Task to carry out:
Output only the lines below from the one containing "## what timing repair did" to the one containing "pin swaps | 4 | 1", exactly as written, both ends kept.

Data for processing:
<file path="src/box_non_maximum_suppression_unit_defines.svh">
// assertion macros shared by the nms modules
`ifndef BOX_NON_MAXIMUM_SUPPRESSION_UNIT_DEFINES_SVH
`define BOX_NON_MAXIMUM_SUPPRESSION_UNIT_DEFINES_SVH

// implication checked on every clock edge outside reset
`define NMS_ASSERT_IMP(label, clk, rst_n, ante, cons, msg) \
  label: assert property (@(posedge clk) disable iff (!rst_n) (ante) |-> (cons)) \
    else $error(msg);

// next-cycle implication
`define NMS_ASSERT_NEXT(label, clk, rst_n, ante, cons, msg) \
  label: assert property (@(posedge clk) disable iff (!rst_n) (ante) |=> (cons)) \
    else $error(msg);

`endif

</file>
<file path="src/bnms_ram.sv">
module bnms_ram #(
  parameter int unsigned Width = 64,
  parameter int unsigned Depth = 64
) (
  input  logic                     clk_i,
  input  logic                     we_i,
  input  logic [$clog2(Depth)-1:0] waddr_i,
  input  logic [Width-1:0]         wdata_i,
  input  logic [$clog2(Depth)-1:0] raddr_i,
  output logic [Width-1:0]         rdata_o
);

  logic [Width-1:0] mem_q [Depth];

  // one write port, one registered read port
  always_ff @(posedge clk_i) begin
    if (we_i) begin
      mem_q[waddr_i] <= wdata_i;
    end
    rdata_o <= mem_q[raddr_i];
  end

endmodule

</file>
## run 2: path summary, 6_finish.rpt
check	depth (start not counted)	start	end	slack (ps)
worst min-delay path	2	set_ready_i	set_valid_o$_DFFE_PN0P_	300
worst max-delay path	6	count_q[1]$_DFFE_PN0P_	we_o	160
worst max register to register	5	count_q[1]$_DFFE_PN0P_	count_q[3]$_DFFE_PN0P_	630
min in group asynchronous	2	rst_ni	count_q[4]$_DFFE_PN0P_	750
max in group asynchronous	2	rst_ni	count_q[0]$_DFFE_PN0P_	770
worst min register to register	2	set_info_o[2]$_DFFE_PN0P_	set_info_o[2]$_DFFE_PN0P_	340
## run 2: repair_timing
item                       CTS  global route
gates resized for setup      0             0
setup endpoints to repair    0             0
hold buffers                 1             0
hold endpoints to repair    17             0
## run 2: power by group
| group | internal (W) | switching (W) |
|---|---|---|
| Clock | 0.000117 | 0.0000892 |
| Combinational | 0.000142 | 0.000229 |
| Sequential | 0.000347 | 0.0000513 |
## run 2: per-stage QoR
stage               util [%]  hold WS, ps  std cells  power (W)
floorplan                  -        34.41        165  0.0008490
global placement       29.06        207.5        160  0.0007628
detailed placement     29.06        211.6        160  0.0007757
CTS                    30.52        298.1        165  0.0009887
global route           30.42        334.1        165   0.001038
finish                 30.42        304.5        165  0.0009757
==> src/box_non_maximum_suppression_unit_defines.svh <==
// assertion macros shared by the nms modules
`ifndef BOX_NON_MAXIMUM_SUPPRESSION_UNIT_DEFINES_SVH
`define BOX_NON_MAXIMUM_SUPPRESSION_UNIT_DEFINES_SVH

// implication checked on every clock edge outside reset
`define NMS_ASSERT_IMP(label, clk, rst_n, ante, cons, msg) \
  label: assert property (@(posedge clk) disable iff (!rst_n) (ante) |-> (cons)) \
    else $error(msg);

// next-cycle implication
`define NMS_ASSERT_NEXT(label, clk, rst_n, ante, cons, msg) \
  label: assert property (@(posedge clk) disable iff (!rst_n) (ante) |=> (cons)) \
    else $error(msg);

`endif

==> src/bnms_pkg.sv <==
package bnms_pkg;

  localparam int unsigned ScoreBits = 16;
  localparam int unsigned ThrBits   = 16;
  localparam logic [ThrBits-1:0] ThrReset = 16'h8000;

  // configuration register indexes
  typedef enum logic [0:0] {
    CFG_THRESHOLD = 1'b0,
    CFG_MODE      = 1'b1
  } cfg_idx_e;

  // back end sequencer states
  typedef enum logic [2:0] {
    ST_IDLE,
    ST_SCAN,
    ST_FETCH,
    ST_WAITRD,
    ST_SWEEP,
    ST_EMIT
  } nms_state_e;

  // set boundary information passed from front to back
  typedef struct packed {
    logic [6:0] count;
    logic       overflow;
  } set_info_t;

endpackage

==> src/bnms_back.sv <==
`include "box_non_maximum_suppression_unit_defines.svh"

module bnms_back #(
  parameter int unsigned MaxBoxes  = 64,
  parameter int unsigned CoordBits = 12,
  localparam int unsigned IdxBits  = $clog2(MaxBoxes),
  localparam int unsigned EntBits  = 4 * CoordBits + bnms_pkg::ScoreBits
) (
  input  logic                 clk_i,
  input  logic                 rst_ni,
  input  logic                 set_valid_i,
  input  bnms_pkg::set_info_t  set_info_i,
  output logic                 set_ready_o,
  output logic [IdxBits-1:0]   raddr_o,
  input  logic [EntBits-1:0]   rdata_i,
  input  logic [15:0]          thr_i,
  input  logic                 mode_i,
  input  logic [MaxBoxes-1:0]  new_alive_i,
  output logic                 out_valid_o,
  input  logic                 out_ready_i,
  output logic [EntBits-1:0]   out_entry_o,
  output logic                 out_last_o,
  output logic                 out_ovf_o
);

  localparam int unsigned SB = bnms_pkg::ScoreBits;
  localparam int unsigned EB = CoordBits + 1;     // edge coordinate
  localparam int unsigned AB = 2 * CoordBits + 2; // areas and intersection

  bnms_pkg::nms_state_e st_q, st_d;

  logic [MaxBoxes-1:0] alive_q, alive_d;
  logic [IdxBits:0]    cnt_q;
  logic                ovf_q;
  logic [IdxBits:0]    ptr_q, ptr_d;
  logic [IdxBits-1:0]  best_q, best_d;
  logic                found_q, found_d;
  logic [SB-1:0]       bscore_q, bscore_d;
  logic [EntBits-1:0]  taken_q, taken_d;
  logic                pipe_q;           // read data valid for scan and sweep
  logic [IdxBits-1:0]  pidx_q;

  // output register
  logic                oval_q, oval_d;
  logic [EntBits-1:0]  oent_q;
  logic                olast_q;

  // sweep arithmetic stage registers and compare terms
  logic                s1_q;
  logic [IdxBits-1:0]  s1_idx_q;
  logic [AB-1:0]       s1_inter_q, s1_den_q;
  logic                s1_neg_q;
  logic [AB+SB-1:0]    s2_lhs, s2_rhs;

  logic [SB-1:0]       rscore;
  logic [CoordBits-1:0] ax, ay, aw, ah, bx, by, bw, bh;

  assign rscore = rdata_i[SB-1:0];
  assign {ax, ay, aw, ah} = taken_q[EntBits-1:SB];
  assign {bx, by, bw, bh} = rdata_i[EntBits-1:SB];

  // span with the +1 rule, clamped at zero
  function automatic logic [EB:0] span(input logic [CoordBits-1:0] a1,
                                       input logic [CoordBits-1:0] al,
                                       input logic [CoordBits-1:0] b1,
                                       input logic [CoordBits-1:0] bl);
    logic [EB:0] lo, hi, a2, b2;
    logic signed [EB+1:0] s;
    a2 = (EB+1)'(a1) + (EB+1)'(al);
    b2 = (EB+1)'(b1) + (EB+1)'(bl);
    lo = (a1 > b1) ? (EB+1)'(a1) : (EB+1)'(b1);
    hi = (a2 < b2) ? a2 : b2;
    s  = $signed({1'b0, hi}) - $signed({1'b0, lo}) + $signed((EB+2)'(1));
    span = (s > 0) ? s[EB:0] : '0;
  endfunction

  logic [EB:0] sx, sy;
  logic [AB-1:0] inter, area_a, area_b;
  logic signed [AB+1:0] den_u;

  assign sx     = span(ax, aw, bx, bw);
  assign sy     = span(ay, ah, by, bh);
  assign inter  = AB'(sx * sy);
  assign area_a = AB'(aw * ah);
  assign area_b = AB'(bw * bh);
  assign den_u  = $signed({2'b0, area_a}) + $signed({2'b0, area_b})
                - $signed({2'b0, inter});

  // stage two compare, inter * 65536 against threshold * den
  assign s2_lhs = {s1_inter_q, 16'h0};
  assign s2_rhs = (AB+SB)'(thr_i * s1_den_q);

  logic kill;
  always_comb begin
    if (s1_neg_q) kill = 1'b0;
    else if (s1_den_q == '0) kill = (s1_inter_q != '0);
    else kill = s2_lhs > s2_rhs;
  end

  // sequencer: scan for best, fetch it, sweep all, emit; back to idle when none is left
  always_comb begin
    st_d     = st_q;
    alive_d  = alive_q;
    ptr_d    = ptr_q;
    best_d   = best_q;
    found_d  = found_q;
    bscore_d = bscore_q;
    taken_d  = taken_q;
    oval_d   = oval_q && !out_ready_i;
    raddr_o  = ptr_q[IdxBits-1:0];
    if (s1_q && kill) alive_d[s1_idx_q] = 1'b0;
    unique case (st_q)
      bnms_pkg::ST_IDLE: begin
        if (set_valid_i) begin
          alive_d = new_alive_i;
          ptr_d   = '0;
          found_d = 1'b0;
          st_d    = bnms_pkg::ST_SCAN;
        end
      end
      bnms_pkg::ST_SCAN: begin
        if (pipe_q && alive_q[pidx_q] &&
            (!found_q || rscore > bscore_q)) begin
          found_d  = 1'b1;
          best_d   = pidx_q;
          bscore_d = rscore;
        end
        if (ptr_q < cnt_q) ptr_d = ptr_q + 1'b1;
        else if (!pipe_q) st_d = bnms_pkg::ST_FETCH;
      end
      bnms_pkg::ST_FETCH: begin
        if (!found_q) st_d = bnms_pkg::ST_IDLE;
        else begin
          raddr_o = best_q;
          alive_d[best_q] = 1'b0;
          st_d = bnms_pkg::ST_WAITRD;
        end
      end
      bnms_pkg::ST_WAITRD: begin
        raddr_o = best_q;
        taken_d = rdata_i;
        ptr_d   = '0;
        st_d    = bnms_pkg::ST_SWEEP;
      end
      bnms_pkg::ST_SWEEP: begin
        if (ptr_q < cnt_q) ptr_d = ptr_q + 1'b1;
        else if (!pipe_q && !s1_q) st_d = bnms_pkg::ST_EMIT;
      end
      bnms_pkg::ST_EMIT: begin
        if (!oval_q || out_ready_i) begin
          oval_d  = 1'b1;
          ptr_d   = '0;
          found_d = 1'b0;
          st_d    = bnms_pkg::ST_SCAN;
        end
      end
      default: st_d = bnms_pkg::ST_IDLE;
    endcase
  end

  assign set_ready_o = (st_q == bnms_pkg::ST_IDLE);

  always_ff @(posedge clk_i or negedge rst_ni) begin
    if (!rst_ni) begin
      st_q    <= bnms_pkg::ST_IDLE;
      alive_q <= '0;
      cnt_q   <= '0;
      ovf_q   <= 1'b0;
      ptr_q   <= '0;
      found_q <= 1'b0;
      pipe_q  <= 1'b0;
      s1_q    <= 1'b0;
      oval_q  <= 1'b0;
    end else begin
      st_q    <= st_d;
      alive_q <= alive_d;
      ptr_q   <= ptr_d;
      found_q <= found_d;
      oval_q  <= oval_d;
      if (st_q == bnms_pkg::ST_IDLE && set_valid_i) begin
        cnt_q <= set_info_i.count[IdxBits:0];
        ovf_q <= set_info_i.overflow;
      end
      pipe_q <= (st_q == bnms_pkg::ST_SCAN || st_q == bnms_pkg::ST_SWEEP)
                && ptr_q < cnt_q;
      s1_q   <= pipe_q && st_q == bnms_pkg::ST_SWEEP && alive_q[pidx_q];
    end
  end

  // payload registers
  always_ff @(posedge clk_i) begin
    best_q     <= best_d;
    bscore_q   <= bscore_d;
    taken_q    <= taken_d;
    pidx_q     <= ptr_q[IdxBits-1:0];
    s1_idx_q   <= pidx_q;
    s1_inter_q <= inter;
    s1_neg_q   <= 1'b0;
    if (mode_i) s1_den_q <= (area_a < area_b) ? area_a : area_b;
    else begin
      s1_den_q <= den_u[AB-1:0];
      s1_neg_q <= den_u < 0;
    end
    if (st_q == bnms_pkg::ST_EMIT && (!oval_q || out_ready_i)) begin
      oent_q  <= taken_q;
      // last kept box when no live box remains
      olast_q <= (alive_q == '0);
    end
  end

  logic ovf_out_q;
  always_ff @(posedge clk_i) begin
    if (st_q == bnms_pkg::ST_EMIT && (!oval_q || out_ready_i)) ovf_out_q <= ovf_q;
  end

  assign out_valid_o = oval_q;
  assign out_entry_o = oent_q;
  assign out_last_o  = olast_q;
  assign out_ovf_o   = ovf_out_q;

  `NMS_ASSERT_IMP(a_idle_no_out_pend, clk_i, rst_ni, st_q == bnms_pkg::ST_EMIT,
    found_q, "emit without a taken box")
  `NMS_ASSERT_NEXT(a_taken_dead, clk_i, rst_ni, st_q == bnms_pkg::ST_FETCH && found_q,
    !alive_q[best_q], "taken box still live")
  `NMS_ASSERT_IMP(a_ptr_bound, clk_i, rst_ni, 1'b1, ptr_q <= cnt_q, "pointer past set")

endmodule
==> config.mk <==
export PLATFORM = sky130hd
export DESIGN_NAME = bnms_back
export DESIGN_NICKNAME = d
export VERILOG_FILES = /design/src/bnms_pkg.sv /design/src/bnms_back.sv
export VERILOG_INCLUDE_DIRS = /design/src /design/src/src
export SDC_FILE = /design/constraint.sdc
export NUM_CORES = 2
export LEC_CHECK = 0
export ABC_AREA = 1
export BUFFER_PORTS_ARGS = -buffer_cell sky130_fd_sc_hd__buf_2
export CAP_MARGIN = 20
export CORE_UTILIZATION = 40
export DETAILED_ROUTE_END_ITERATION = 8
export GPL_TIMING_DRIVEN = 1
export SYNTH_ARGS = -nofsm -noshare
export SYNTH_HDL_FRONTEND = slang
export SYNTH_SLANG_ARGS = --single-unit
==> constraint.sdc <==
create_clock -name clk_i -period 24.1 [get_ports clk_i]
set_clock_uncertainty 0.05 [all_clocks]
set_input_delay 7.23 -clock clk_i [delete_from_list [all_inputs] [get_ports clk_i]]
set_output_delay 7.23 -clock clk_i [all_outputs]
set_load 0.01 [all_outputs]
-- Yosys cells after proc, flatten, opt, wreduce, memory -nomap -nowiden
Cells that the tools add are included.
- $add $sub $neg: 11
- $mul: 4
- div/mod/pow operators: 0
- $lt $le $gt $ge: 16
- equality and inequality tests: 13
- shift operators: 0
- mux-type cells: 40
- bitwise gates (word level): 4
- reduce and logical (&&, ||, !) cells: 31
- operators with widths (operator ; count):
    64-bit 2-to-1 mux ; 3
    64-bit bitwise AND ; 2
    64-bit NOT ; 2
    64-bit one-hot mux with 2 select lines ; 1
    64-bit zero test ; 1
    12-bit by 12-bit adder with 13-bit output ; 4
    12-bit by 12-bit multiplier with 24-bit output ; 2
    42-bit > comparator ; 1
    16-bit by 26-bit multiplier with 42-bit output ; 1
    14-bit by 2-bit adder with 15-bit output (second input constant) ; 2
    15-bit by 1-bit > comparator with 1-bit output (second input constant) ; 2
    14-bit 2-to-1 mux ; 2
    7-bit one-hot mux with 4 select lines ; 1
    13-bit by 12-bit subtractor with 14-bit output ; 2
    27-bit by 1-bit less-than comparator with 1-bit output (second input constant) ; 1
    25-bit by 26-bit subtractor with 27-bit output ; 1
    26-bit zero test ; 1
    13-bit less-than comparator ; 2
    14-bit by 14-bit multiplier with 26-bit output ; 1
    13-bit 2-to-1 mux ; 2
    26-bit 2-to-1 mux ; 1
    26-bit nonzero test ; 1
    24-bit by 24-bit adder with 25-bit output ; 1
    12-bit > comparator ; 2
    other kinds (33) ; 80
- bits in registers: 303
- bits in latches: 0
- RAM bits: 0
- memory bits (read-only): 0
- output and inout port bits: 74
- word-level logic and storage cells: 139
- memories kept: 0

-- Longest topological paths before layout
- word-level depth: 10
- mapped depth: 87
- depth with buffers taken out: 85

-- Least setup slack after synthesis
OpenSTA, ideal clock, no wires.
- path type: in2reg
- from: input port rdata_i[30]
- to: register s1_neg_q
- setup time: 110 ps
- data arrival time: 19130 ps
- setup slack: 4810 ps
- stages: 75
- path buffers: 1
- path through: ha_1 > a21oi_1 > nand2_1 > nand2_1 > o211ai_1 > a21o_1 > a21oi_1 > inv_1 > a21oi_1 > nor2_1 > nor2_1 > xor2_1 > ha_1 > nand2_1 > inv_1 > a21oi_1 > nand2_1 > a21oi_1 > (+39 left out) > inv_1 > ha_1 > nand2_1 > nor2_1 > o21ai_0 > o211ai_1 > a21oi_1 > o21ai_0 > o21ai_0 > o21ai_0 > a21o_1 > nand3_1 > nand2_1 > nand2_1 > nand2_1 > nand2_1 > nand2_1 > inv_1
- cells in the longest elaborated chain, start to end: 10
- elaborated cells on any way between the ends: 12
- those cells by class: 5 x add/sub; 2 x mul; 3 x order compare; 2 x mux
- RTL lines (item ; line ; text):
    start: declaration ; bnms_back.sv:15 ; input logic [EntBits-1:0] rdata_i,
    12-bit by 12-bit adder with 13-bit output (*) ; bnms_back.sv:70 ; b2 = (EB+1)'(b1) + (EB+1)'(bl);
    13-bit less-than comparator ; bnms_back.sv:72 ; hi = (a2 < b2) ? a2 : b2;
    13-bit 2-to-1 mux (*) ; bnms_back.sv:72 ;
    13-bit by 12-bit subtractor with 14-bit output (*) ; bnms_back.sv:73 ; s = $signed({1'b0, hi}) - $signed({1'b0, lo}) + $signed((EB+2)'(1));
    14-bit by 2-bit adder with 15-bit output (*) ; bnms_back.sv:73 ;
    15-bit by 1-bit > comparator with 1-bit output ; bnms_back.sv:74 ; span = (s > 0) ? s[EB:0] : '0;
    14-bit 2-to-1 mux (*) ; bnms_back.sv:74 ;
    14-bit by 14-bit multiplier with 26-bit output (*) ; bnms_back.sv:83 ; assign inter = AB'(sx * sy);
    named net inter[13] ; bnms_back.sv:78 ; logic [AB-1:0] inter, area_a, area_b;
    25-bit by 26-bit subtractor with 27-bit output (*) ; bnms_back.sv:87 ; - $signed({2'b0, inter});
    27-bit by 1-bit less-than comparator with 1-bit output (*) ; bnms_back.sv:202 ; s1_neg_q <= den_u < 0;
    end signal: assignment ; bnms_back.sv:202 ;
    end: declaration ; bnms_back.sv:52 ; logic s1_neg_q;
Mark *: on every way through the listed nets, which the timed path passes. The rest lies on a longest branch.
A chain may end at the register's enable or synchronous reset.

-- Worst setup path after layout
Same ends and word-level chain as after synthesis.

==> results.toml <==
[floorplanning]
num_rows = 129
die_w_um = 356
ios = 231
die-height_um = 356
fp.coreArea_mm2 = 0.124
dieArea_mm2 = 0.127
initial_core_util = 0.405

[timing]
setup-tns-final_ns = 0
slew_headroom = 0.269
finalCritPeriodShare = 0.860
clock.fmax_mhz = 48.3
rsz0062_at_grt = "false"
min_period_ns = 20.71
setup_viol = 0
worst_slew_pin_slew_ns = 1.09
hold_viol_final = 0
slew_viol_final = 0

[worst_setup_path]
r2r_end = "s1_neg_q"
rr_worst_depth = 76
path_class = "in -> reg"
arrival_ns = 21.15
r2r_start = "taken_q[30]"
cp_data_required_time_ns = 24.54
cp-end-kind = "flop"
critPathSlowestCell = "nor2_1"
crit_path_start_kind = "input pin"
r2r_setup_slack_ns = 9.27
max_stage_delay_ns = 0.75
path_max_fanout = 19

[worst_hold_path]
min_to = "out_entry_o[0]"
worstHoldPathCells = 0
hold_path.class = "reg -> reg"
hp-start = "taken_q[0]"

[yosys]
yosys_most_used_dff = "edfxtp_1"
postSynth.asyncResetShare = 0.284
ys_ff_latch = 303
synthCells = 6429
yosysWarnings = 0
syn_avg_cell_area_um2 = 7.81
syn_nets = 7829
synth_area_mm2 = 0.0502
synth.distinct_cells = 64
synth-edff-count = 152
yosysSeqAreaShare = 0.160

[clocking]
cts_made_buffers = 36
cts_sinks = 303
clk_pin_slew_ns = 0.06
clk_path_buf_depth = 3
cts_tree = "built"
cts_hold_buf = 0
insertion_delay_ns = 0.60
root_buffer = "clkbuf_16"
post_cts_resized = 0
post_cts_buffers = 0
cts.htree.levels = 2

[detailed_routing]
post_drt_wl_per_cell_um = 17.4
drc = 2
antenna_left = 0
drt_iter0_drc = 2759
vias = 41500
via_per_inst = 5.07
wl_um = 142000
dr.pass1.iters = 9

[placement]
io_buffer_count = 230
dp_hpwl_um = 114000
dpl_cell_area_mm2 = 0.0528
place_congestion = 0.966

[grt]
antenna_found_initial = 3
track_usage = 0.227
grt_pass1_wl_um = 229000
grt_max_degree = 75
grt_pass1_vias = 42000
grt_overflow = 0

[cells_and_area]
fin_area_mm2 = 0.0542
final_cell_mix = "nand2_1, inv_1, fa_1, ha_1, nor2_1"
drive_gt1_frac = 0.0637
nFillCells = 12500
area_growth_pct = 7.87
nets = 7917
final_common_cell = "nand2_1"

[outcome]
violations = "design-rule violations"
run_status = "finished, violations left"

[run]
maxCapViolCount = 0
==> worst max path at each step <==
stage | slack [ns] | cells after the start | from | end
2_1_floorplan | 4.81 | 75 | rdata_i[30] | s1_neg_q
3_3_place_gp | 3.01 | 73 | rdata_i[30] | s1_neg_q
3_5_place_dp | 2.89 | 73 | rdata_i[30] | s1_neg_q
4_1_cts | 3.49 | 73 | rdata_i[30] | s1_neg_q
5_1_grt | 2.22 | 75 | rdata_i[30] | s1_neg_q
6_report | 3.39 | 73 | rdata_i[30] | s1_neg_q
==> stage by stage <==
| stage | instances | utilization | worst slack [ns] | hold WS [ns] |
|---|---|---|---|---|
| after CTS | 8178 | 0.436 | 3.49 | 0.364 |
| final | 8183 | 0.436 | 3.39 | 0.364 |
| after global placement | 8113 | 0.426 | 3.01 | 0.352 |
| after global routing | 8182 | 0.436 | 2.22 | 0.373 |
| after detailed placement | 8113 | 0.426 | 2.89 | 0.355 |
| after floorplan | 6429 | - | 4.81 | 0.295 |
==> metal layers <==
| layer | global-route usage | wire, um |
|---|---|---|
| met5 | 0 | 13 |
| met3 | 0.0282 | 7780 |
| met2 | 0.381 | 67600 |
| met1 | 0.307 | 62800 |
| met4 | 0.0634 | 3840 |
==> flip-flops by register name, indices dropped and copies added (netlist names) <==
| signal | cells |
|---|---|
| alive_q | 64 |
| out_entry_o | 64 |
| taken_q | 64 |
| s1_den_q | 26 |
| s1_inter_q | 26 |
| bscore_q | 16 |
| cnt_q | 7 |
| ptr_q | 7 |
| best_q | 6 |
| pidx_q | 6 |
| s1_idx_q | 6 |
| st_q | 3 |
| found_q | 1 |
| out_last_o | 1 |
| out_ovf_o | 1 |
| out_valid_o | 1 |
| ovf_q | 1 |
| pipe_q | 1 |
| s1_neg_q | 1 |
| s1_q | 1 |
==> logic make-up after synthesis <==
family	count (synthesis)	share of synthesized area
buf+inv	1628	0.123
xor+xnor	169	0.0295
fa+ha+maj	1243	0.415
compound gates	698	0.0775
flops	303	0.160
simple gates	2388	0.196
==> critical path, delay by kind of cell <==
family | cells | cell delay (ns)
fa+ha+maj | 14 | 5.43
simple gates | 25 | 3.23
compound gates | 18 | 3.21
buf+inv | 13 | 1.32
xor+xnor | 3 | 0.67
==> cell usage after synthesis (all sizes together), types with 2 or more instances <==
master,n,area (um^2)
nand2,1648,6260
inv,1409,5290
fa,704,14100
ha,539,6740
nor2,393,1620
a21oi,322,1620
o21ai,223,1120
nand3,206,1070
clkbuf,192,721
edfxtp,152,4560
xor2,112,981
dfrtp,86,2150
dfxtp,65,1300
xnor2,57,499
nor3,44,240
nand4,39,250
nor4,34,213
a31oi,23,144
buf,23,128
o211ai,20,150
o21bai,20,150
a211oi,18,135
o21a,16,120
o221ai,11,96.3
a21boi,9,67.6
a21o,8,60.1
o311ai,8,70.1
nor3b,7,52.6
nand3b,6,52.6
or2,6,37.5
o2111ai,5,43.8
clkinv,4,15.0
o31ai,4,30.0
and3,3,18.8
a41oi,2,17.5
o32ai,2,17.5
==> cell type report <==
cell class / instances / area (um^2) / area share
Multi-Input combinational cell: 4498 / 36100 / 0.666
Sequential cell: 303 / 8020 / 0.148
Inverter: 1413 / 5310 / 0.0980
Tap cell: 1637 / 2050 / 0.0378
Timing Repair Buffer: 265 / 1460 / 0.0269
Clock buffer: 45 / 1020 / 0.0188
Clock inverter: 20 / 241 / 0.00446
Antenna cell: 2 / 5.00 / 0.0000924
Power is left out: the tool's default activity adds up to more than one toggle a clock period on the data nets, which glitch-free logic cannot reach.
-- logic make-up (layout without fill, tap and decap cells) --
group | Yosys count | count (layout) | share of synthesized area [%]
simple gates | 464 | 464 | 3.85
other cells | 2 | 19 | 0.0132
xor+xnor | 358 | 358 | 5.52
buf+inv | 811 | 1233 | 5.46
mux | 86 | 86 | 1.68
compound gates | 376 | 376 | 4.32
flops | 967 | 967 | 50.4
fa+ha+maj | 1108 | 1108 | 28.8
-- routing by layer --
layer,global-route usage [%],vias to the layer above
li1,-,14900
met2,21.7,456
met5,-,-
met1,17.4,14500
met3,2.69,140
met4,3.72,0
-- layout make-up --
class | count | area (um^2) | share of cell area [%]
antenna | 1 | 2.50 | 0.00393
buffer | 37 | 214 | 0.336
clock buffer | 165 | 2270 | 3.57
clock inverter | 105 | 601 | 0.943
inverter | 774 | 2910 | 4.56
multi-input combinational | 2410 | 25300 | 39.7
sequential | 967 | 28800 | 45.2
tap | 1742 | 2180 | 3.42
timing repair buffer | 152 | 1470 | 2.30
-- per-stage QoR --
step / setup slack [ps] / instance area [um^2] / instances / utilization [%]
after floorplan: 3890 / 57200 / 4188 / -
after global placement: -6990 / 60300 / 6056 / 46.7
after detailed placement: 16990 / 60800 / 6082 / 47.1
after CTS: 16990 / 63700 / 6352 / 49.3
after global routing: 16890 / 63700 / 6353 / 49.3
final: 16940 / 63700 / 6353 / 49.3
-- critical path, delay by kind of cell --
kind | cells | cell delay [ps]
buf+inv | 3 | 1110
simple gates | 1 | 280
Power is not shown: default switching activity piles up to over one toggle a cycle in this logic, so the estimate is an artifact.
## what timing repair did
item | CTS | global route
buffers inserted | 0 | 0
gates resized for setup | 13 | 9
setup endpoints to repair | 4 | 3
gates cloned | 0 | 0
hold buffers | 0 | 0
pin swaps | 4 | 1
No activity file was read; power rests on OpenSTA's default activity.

Response to the task:
## what timing repair did
item | CTS | global route
buffers inserted | 0 | 0
gates resized for setup | 13 | 9
setup endpoints to repair | 4 | 3
gates cloned | 0 | 0
hold buffers | 0 | 0
pin swaps | 4 | 1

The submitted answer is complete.